+++ Data listing
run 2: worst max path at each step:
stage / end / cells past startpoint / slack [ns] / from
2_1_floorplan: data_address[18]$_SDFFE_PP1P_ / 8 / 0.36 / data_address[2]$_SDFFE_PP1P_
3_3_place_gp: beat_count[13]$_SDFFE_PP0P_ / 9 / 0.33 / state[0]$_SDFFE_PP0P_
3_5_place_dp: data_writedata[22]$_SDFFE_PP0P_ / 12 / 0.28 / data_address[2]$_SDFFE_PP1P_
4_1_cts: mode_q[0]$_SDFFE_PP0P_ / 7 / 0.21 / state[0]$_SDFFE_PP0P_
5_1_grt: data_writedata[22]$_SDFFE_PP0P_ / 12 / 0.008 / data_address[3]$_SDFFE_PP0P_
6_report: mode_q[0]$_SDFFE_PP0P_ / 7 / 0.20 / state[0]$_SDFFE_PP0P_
## src/rtl/rom_port_arbiter.sv

```systemverilog
// rom_port_arbiter: shares one combinational instruction ROM between the
// instruction-fetch port and a data-read port. One access per cycle, fetch
// has priority, a streak counter stops fetch from starving the data port.
// The granted address is registered toward the ROM, the response comes back
// the cycle after the grant, and inaccessible addresses become a per-port
// fault plus a sticky first-fault capture.
//
// Handshake: a port holds req and addr stable until it sees gnt=1 in the
// same cycle; the access is then committed and rvalid arrives exactly one
// cycle later. Responses have no backpressure and must be accepted on arrival.
module rom_port_arbiter #(
  parameter int IF_BURST_MAX = 4
) (
  input  logic        clk,
  input  logic        reset,
  input  logic        if_req,
  input  logic [31:0] if_addr,
  output logic        if_gnt,
  output logic        if_rvalid,
  output logic [31:0] if_rdata,
  output logic        if_fault,
  input  logic        dr_req,
  input  logic [31:0] dr_addr,
  output logic        dr_gnt,
  output logic        dr_rvalid,
  output logic [31:0] dr_rdata,
  output logic        dr_fault,
  output logic [31:0] rom_addr,
  input  logic [31:0] rom_data,
  input  logic        rom_accessable,
  output logic        flt_valid,
  output logic [31:0] flt_addr,
  output logic        flt_src,
  input  logic        flt_clr
);

  localparam logic [3:0] BURST_MAX = 4'(IF_BURST_MAX);

  logic [31:0] addr_q;
  logic        src_q;
  logic        vld_q;
  logic [3:0]  streak;
  logic        both_req;
  logic        dr_wins;
  logic        resp_fault;

  // Arbitration: fetch wins ties unless it has used up its burst allowance.
  // Grants depend only on requests and streak, never on ROM outputs.
  always_comb begin
    both_req = if_req & dr_req;
    dr_wins  = both_req & (streak == BURST_MAX);
    if_gnt   = reset & if_req & ~dr_wins;
    dr_gnt   = reset & dr_req & (~if_req | dr_wins);
  end

  // Access register: capture the granted address and source port.
  always_ff @(posedge clk) begin
    if (!reset) begin
      addr_q <= 32'h0;
      src_q  <= 1'b0;
      vld_q  <= 1'b0;
    end else if (if_gnt) begin
      addr_q <= if_addr;
      src_q  <= 1'b0;
      vld_q  <= 1'b1;
    end else if (dr_gnt) begin
      addr_q <= dr_addr;
      src_q  <= 1'b1;
      vld_q  <= 1'b1;
    end else begin
      vld_q  <= 1'b0;
    end
  end

  // Starvation guard: count fetch wins only while the data port is waiting.
  always_ff @(posedge clk) begin
    if (!reset) begin
      streak <= 4'd0;
    end else if (!dr_req || dr_gnt) begin
      streak <= 4'd0;
    end else if (if_gnt && streak != BURST_MAX) begin
      streak <= streak + 4'd1;
    end
  end

  assign rom_addr = addr_q;

  // Response steering: only the port that owns the access sees anything.
  always_comb begin
    resp_fault = vld_q & ~rom_accessable;
    if_rvalid  = vld_q & ~src_q;
    dr_rvalid  = vld_q & src_q;
    if_fault   = if_rvalid & ~rom_accessable;
    dr_fault   = dr_rvalid & ~rom_accessable;
    if_rdata   = (if_rvalid && rom_accessable) ? rom_data : 32'h0;
    dr_rdata   = (dr_rvalid && rom_accessable) ? rom_data : 32'h0;
  end

  // Sticky first-fault capture; a clear coinciding with a new fault keeps
  // the new fault rather than losing it.
  always_ff @(posedge clk) begin
    if (!reset) begin
      flt_valid <= 1'b0;
      flt_addr  <= 32'h0;
      flt_src   <= 1'b0;
    end else if (resp_fault && (!flt_valid || flt_clr)) begin
      flt_valid <= 1'b1;
      flt_addr  <= addr_q;
      flt_src   <= src_q;
    end else if (flt_clr) begin
      flt_valid <= 1'b0;
    end
  end

endmodule
```
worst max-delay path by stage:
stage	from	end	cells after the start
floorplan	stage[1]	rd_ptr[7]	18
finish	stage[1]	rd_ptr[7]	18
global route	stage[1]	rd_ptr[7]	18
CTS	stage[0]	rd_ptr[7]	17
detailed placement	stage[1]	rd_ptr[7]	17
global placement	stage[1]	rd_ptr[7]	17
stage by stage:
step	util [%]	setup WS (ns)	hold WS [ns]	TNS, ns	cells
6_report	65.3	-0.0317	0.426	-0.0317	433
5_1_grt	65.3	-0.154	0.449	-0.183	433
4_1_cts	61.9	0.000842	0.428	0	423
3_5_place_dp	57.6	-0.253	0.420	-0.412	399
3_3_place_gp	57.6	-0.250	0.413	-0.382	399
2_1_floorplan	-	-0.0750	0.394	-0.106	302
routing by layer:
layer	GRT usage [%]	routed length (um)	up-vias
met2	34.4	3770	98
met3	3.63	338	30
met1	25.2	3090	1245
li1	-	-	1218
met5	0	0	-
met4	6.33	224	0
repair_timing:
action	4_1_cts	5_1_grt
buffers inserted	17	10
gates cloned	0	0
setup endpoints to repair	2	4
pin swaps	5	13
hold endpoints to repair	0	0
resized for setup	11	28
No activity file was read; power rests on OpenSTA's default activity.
==> config.mk <==
export PLATFORM = sky130hd
export DESIGN_NAME = fetch_stage
export DESIGN_NICKNAME = d
export VERILOG_FILES = /design/src/rtl/cpu_pkg.sv /design/src/rtl/if_id_reg.sv /design/src/rtl/fetch_stage.sv
export SDC_FILE = /design/constraint.sdc
export NUM_CORES = 1
export LEC_CHECK = 0
export BUFFER_PORTS_ARGS = -buffer_cell sky130_fd_sc_hd__buf_2
export CORE_ASPECT_RATIO = 2
export CORE_MARGIN = 4
export CORE_UTILIZATION = 55
export CTS_BUF_LIST = sky130_fd_sc_hd__clkbuf_8 sky130_fd_sc_hd__clkbuf_16
export DETAILED_ROUTE_END_ITERATION = 12
export HOLD_SLACK_MARGIN = 0.15
export PLACE_DENSITY = 0.8
export SLEW_MARGIN = 10
export SYNTH_ARGS = -nofsm -noshare
export SYNTH_HDL_FRONTEND = slang
export SYNTH_HIERARCHICAL = 1
export SYNTH_SLANG_ARGS = --single-unit
==> constraint.sdc <==
create_clock -name clk -period 2.1 [get_ports clk]
set_clock_uncertainty 0.05 [all_clocks]
set_input_delay 0.105 -clock clk [delete_from_list [all_inputs] [get_ports clk]]
set_output_delay 0.105 -clock clk [all_outputs]
set_load 0.02 [all_outputs]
++++++
To do: Quote the records above from their first line through the line containing "5_1_grt: data_writedata[22]$_SDFFE_PP0P_ /", both ends included.

Task output:
run 2: worst max path at each step:
stage / end / cells past startpoint / slack [ns] / from
2_1_floorplan: data_address[18]$_SDFFE_PP1P_ / 8 / 0.36 / data_address[2]$_SDFFE_PP1P_
3_3_place_gp: beat_count[13]$_SDFFE_PP0P_ / 9 / 0.33 / state[0]$_SDFFE_PP0P_
3_5_place_dp: data_writedata[22]$_SDFFE_PP0P_ / 12 / 0.28 / data_address[2]$_SDFFE_PP1P_
4_1_cts: mode_q[0]$_SDFFE_PP0P_ / 7 / 0.21 / state[0]$_SDFFE_PP0P_
5_1_grt: data_writedata[22]$_SDFFE_PP0P_ / 12 / 0.008 / data_address[3]$_SDFFE_PP0P_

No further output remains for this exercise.